To innovate systems of replication that more effectively and efficiently spread and scale models of care, we must simultaneously innovate systems of adaptation and have the two work in synchrony. These must occur together since, in practice, they proceed very nearly at the same time and in the same place. Two systems? Or one? Some might argue that a new generation of “replication” systems could simply incorporate the concept of adaptation within them – replication now needing to address not only fidelity, but also adaptation. Perhaps. But this would likely lead to a linguistic and cognitive bias in which the classical meanings associated with replication are automatically assigned more importance than the newly engrafted concept of adaptation.
Instead, we could conceive of a single system of replidaption that facilitates both replication and adaptation simultaneously in a manner that sees both as critical variables in an optimization function – not in opposition to one another – but interrelated, with each contributing to the success of sites adopting and implementing a new model of care.
If there is utility in the term replidaption, it is not in the cleverness of its word play. A portmanteau of “replication” and “adaptation”, the power of the term is in changing the way we think and innovate – to one that is more integrated, holistic, and effective. To be useful, this way of thinking must ultimately offer some advantage to those deciding to design systems of replidaption rather than systems of spread that continue to struggle to reconcile the duality of replication and adaptation as separate and competing processes.
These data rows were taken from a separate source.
[src/source/vna_sample_pkg.sv]
package vna_sample_pkg;

    // Component width, also the width of magnitude and phase fields
    localparam int sample_w = 16;

    // Complex baseband sample as delivered by a receiver channel
    typedef struct packed {
        logic signed [sample_w-1:0] i;
        logic signed [sample_w-1:0] q;
    } iq_t;

    // Phase is a binary angle, a full turn is 2^16
    typedef struct packed {
        logic [sample_w-1:0] mag;
        logic [sample_w-1:0] phase;
    } polar_t;

    // One channel word, read as I/Q before the CORDIC and as polar after it
    typedef union packed {
        iq_t    iq;
        polar_t polar;
    } chan_word_u;

    // Port 1 forward/reverse and port 2 forward/reverse
    typedef struct packed {
        chan_word_u a1;
        chan_word_u b1;
        chan_word_u a2;
        chan_word_u b2;
    } chan_set_t;

endpackage

[src/source/cordic_vectoring.sv]
`timescale 1ns/1ns

module cordic_vectoring import vna_sample_pkg::*; #(
    parameter int CORDIC_STAGES = 12
) (
    input  logic       aclk,
    input  logic       rst_n,
    input  logic       in_valid,
    input  chan_word_u in_word,
    output logic       out_valid,
    output chan_word_u out_word
);

    localparam int guard_w = 4;
    localparam int xy_w = sample_w + 2 + guard_w;   // Room for pre-rotation and CORDIC gain
    localparam int ang_w = sample_w + 4;

    // atan(2^-k) in binary angle units, 2^20 per turn
    function automatic logic [ang_w-1:0] atan_tab(input int k);
        case (k)
            0:  atan_tab = ang_w'(131072);
            1:  atan_tab = ang_w'(77376);
            2:  atan_tab = ang_w'(40884);
            3:  atan_tab = ang_w'(20753);
            4:  atan_tab = ang_w'(10417);
            5:  atan_tab = ang_w'(5213);
            6:  atan_tab = ang_w'(2607);
            7:  atan_tab = ang_w'(1304);
            8:  atan_tab = ang_w'(652);
            9:  atan_tab = ang_w'(326);
            10: atan_tab = ang_w'(163);
            11: atan_tab = ang_w'(81);
            12: atan_tab = ang_w'(41);
            13: atan_tab = ang_w'(20);
            14: atan_tab = ang_w'(10);
            15: atan_tab = ang_w'(5);
            default: atan_tab = ang_w'(166886 >> k);  // Small angle, atan(x) ~ x
        endcase
    endfunction

    logic signed [xy_w-1:0] x_q [CORDIC_STAGES+1];
    logic signed [xy_w-1:0] y_q [CORDIC_STAGES+1];
    logic [ang_w-1:0] z_q [CORDIC_STAGES+1];
    logic [CORDIC_STAGES:0] v_q;
    logic signed [xy_w-1:0] i_ext;
    logic signed [xy_w-1:0] q_ext;
    logic signed [xy_w-1:0] mag_full;
    logic [ang_w-1:0] ph_full;

    assign i_ext = xy_w'(in_word.iq.i) <<< guard_w;
    assign q_ext = xy_w'(in_word.iq.q) <<< guard_w;

    // Fold the left half-plane onto the right one
    always_ff @(posedge aclk) begin
        if (in_word.iq.i[sample_w-1]) begin
            if (!in_word.iq.q[sample_w-1]) begin
                x_q[0] <= q_ext;
                y_q[0] <= -i_ext;
                z_q[0] <= ang_w'(1) << (ang_w - 2);    // +90 deg
            end else begin
                x_q[0] <= -q_ext;
                y_q[0] <= i_ext;
                z_q[0] <= ang_w'(3) << (ang_w - 2);    // -90 deg
            end
        end else begin
            x_q[0] <= i_ext;
            y_q[0] <= q_ext;
            z_q[0] <= '0;
        end
    end

    for (genvar k = 0; k < CORDIC_STAGES; k++) begin : g_stage
        always_ff @(posedge aclk) begin
            if (y_q[k][xy_w-1]) begin  // Below the axis, rotate up
                x_q[k+1] <= x_q[k] - (y_q[k] >>> k);
                y_q[k+1] <= y_q[k] + (x_q[k] >>> k);
                z_q[k+1] <= z_q[k] - atan_tab(k);
            end else begin
                x_q[k+1] <= x_q[k] + (y_q[k] >>> k);
                y_q[k+1] <= y_q[k] - (x_q[k] >>> k);
                z_q[k+1] <= z_q[k] + atan_tab(k);
            end
        end
    end

    always_ff @(posedge aclk or negedge rst_n) begin
        if (!rst_n) begin
            v_q <= '0;
        end else begin
            v_q <= {v_q[CORDIC_STAGES-1:0], in_valid};
        end
    end

    // Round off guard bits, gain stays in the magnitude
    assign mag_full = (x_q[CORDIC_STAGES] + xy_w'(1 << (guard_w - 1))) >>> guard_w;
    assign ph_full = z_q[CORDIC_STAGES] + ang_w'(1 << (ang_w - sample_w - 1));

    always_comb begin
        if (mag_full > xy_w'(2 ** sample_w - 1)) begin
            out_word.polar.mag = '1;
        end else begin
            out_word.polar.mag = mag_full[sample_w-1:0];
        end
        out_word.polar.phase = ph_full[ang_w-1 -: sample_w];
    end

    assign out_valid = v_q[CORDIC_STAGES];

    a_valid_latency: assert property (@(posedge aclk) disable iff (!rst_n)
        out_valid == $past(in_valid && rst_n, CORDIC_STAGES + 1))
        else $error("CORDIC output valid does not follow input valid");

endmodule

[config.mk]
export PLATFORM = sky130hd
export DESIGN_NAME = cordic_vectoring
export DESIGN_NICKNAME = d
export VERILOG_FILES = /design/src/source/vna_sample_pkg.sv /design/src/source/cordic_vectoring.sv
export SDC_FILE = /design/constraint.sdc
export NUM_CORES = 2
export LEC_CHECK = 0
export ABC_AREA = 1
export BUFFER_PORTS_ARGS = -buffer_cell sky130_fd_sc_hd__buf_2
export CORE_UTILIZATION = 67
export CTS_BUF_LIST = sky130_fd_sc_hd__clkbuf_4 sky130_fd_sc_hd__clkbuf_8
export DETAILED_ROUTE_END_ITERATION = 8
export GPL_ROUTABILITY_DRIVEN = 1
export PLACE_DENSITY = 0.9
export REMOVE_ABC_BUFFERS = 1
export SYNTH_ARGS = -nofsm -noshare
export SYNTH_HDL_FRONTEND = slang
export SYNTH_SLANG_ARGS = --single-unit
export TNS_END_PERCENT = 50
[constraint.sdc]
create_clock -name aclk -period 3.6 [get_ports aclk]
set_input_delay 0.72 -clock aclk [delete_from_list [all_inputs] [get_ports aclk]]
set_output_delay 0.72 -clock aclk [all_outputs]
set_load 0.02 [all_outputs]
## Word-level counts from Yosys, hierarchy flattened

Memories as Yosys holds them, arrays and structs flattened.
Index checks and enable logic that the tools add are counted.

| operators by class | value |
|---|---|
| add/subtract/negate cells | 75 |
| magnitude comparators | 1 |
| muxes and demuxes | 86 |
| bitwise operators | 42 |

Operators with widths:

| cell | number |
|---|---|
| $mux W22 | 28 |
| $mux W20 | 14 |
| $add A22 B11 Y22 | 2 |
| $add A22 B12 Y22 | 2 |
| $add A22 B13 Y22 | 2 |
| $add A22 B14 Y22 | 2 |
| $add A22 B15 Y22 | 2 |
| $add A22 B16 Y22 | 2 |
| $add A22 B17 Y22 | 2 |
| $add A22 B18 Y22 | 2 |
| $add A22 B19 Y22 | 2 |
| $add A22 B20 Y22 | 2 |
| $add A22 B21 Y22 | 2 |
| $neg A20 Y22 | 2 |
| $sub A22 B11 Y22 | 2 |
| $sub A22 B12 Y22 | 2 |
| $sub A22 B13 Y22 | 2 |
| $sub A22 B14 Y22 | 2 |
| $sub A22 B15 Y22 | 2 |
| $sub A22 B16 Y22 | 2 |
| $sub A22 B17 Y22 | 2 |
| $sub A22 B18 Y22 | 2 |
| $sub A22 B19 Y22 | 2 |
| $sub A22 B20 Y22 | 2 |
| other kinds (33) | 118 |

| storage, ports and cells | value |
|---|---|
| memories | 3 |
| bits in writable memories | 832 |
| output and inout bits | 33 |
| flip-flop bits (word level) | 13 |

Memory list:

| memory | depth | bits a word | read ports | clocked after Yosys merged registers in | wr ports | RTL line | text |
|---|---|---|---|---|---|---|---|
| x_q | 13 | 22 | 13 | 0 | 13 | cordic_vectoring.sv:41 | `logic signed [xy_w-1:0] x_q [CORDIC_STAGES+1];` |
| y_q | 13 | 22 | 12 | 0 | 13 | cordic_vectoring.sv:42 | `logic signed [xy_w-1:0] y_q [CORDIC_STAGES+1];` |
| z_q | 13 | 20 | 13 | 0 | 13 | cordic_vectoring.sv:43 | `logic [ang_w-1:0] z_q [CORDIC_STAGES+1];` |

## Logic depth before layout (Yosys ltp)

| logic depth | value |
|---|---|
| depth after elaboration | 5 |
| mapped depth | 21 |
| mapped depth without buffers | 21 |

## Worst setup path after synthesis

Ideal clock, no wire load.

| timing | value |
|---|---|
| path type | reg2reg |
| from | memory y_q[3][43] (netlist name) |
| to | memory y_q[4][9] (netlist name) |
| path buffers | 2 |
| arrival | 2.814 ns |
| library setup time | 0.112 ns |
| stages on the path, launching flop included | 14 |
| path slack | 0.674 ns |
| period minus slack after synthesis | 2.926 ns |
| cells stage by stage | dfxtp_1 buf_2 clkinv_1 clkbuf_1 o21ai_0 ha_1 nand3_1 nand3_1 a21boi_0 o21ai_0 nand2_1 nand2_1 nand2_1 nand2_1 |

RTL lines:

| item | RTL line |
|---|---|
| from (decl) | cordic_vectoring.sv:42 |

==> impl_metrics.py <==
metrics = {
    "layout": {
        "multiInputGateArea_mm2": 0.0414,
        "fin_util": 0.735,
        "drive_gt1_frac": 0.0375,
        "nNetsFinal": 9943,
        "area_growth_pct": 7.87,
        "stdcell_count": 10400,
        "regArea_mm2": 0.0147,
        "fillerInstances": 7384,
    },
    "yosys": {
        "synthDistinctLibCells": 53,
        "ys.flop_type": "dfxtp_1",
        "synth_cells": 8981,
        "synthArstFlopShare": 0.0182,
        "syn-cell-area_mm2": 0.0606,
        "ys_seq_area_frac": 0.243,
        "avgSynthCellArea_um2": 6.75,
        "ys_seq_elements": 713,
        "synth_warnings": 0,
        "synth_edf_count": 38,
    },
    "routing": {
        "vias_per_cell": 5.91,
        "ant_nets": 0,
        "num_vias": 61600,
        "drt_iter0_markers": 6073,
        "drt_wl_total_um": 180000,
        "wire_per_inst_um": 17.3,
        "first_pass_iters": 9,
        "drc_errors": 2,
    },
    "setup_path": {
        "cpMostUsedCell": "nand2_2",
        "cp.depth": 9,
        "worstSetupPathType": "register to output pin",
        "crit_chain": "ha_1 -> nand2_2 -> nor2_4 -> nand3_2 -> nor2_2 -> xnor2_1 -> nand2_2 -> nand2_1 -> buf_2",
        "cp_top_family": "simple AND/OR/NAND/NOR gates",
        "worst-r2r-cell-count": 12,
        "crit_buf_inv": 1,
        "critical-path-max-stage-delay_ns": 0.49,
        "endpoint_kind": "output pin",
        "critPathMaxFanout": 16,
        "cp_data_required_time_ns": 2.88,
        "worst_setup_path_start_kind": "register",
        "worstPathArrival_ns": 2.68,
        "critPathSlowestCell": "dfxtp_1",
    },
    "grt": {
        "grt_pass1_wl_um": 286000,
        "gr-total-overflow": 0,
        "antenna_found_initial": 4,
        "grt_max_degree": 38,
        "first_global_vias": 58300,
        "grt.total_usage": 0.385,
    },
    "outcome": {
        "failed_checks": "DRC",
        "outcome": "finished, violations left",
    },
    "floorplan": {
        "rows": 109,
        "die-area_mm2": 0.0916,
        "die_y_um": 303,
        "io_pins": 68,
        "initial_utilization": 0.681,
        "fp.dieW_um": 303,
        "core-area_mm2": 0.0889,
    },
    "clocking": {
        "cts_made_buffers": 117,
        "cts_tree": "yes",
        "clock_path_buffers": 3,
        "htree_levels": 3,
        "cts.sinks": 713,
        "clockRootBuffer": "clkbuf_8",
        "clkTransAtPathRegs_ns": 0.07,
        "clk-insertion-delay-late_ns": 0.81,
    },
    "flow_run": {
        "maxCapViolCount": 0,
    },
    "timing": {
        "worst-slew-pin-transition_ns": 0.915,
        "final_hold_viol_count": 0,
        "max_freq_mhz": 294,
        "fin_tns_setup_ns": 0,
        "min_period_ns": 3.40,
        "rsz0062_at_grt": "yes",
        "maxSlewHeadroom": 0.389,
        "maxSlewViolCount": 0,
        "setup_viol": 0,
        "fin_skew_ns": 0.0259,
        "fin_crit_sh": 0.945,
    },
    "placed_design": {
        "dp_cells": 10200,
        "place.port_buffers": 67,
        "gp_congestion": 1.08,
        "post-dp-hpwl_um": 146000,
    },
    "hold_path": {
        "hp-class": "input pin to register",
        "hold_depth": 3,
    },
}
stage by stage:
step	hold WS [ns]	instance area [um^2]	setup WS, ns
after floorplan	0.310	60400	0.0625
after global placement	0.310	62400	0.365
after detailed placement	0.312	62400	0.275
after CTS	0.157	65300	0.205
after global routing	0.218	65400	-0.00131
final	0.196	65400	0.198
cell type report:
| class | instances | share of cell area |
|---|---|---|
| clock buffer | 159 | 0.0316 |
| tap | 1165 | 0.0223 |
| inverter | 1140 | 0.0655 |
| antenna | 3 | 0.000115 |
| timing repair buffer | 100 | 0.00919 |
| sequential | 713 | 0.225 |
| multi-input combinational | 7089 | 0.634 |
| clock inverter | 59 | 0.0125 |
Yosys cell counts, types with 2 or more instances:
cell type  number  area share
dfrtp_1        13      0.0054
nand4_1       196       0.020
o21ai_0       537       0.044
or2_2          17      0.0018
buf_4           2     0.00025
nand3_1       577       0.048
a21boi_0       54      0.0067
o21ai_2         2     0.00029
fa_1           26      0.0086
nor2_1        859       0.053
nor3_1        178       0.015
o211ai_1       11      0.0014
nand2b_1        5     0.00052
inv_1        1135       0.070
buf_1           7     0.00043
clkinv_1        4     0.00025
a31oi_1        35      0.0036
o21a_1         49      0.0061
nand2_1      2085        0.13
xor2_1        568       0.082
o21ai_1         8     0.00066
nand3b_1       28      0.0035
buf_2          20      0.0017
nor3b_1         5     0.00062
xnor2_1       171       0.025
nor4_1         36      0.0037
a211oi_1        5     0.00062
conb_1          2     0.00012
a21oi_1       749       0.062
dfxtp_1       662        0.22
o21bai_1       22      0.0027
a21o_1         44      0.0055
ha_1          721        0.15
and2_1          3     0.00031
nor2_2          2     0.00021
o22ai_1         5     0.00052
o311a_1         4     0.00066
o31ai_1        35      0.0043
clkbuf_1       47      0.0029
nand2_2         2     0.00021
edfxtp_1       38       0.019
path summary, 6_finish.rpt:
| kind | startpoint | to | slack [ns] |
|---|---|---|---|
| min | in_word[16] | y_q[0][4]$_DFFE_PP_ | 0.20 |
| min in group asynchronous | rst_n | v_q[2]$_DFF_PN0_ | 0.34 |
| min reg2reg | z_q[0][142]$_DFF_P_ | z_q[1][2]$_DFF_P_ | 0.33 |
| max reg2reg | y_q[4][8]$_DFF_P_ | x_q[9][15]$_DFF_P_ | 0.29 |
| max in group asynchronous | rst_n | v_q[8]$_DFF_PN0_ | 3.02 |
| max | x_q[12][3]$_DFF_P_ | out_word[29] | 0.20 |
per-layer routing:
layer	GRT usage	share of wire	up-vias
met5	0	0.000072	-
met4	0.199	0.053	2
met3	0.0660	0.091	637
met2	0.639	0.45	3016
met1	0.478	0.41	28000
li1	-	-	30000
sequential cells by signal (all words and copies together), names as in the netlist:
name / count
x_q: 270
y_q: 239
z_q: 191
v_q: 13
logic make-up (layout without fill, tap and decap cells):
family | Yosys count | count (layout) | share of synthesized area
buffers and inverters | 1217 | 1458 | 0.0761
and+or+nand+nor | 3999 | 3999 | 0.277
xor gates and xnor gates | 739 | 739 | 0.107
other | 2 | 43 | 0.000124
AOI/OAI and AO/OA | 1563 | 1563 | 0.140
adders and majority gates | 747 | 747 | 0.157
muxes | 1 | 1 | 0.000165
DFF | 713 | 713 | 0.243
cells in the final DEF (no fill, tap or decap), types with 53 or more instances in the layout:
cell and count:
nand2_1 2085, inv_1 1134, nor2_1 858, a21oi_1 749, ha_1 721, dfxtp_1 662
nand3_1 577, xor2_1 568, o21ai_0 535, nand4_1 196, nor3_1 177, xnor2_1 171
clkbuf_8 139, buf_2 67, a21boi_0 53
worst register-to-register path, cell delays in order, from the launching register on:
cell and delay [ns]:
dfxtp_1 0.45, inv_1 0.11, ha_1 0.29, o21ai_0 0.63, ha_1 0.37, nand3_1 0.09
nand2_1 0.18, a21boi_0 0.43, o21ai_0 0.25, nand2_1 0.13, nand2_1 0.06, nand2_1 0.05
nand2_1 0.13
timing repair:
item,CTS,global route
resized for setup,0,6
hold endpoints to repair,14,0
buffers inserted,0,0
endpoints found under the setup margin,0,9
hold buffers,2,0
Power is not shown: default switching activity piles up to over one toggle a cycle in this logic, so the estimate is an artifact.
I think replidaption could prove to be a very useful term and mental construct because it is more likely to compel model innovators to think about how to apply their knowledge to optimize adaptation at each unit of spread; not simply whether or how much adaption to allow, but specifically how to adapt in ways most likely to preserve model effectiveness. At the same time, the construct calls upon adopters to play a more active role in providing an understanding of site context and the necessary inputs for adaptation while simultaneously stretching to achieve fidelity. I and the team at HQP are excited to collaborate with others, to further develop the concept and methods of replidaption and to design systems of replidaption that can be put to the test.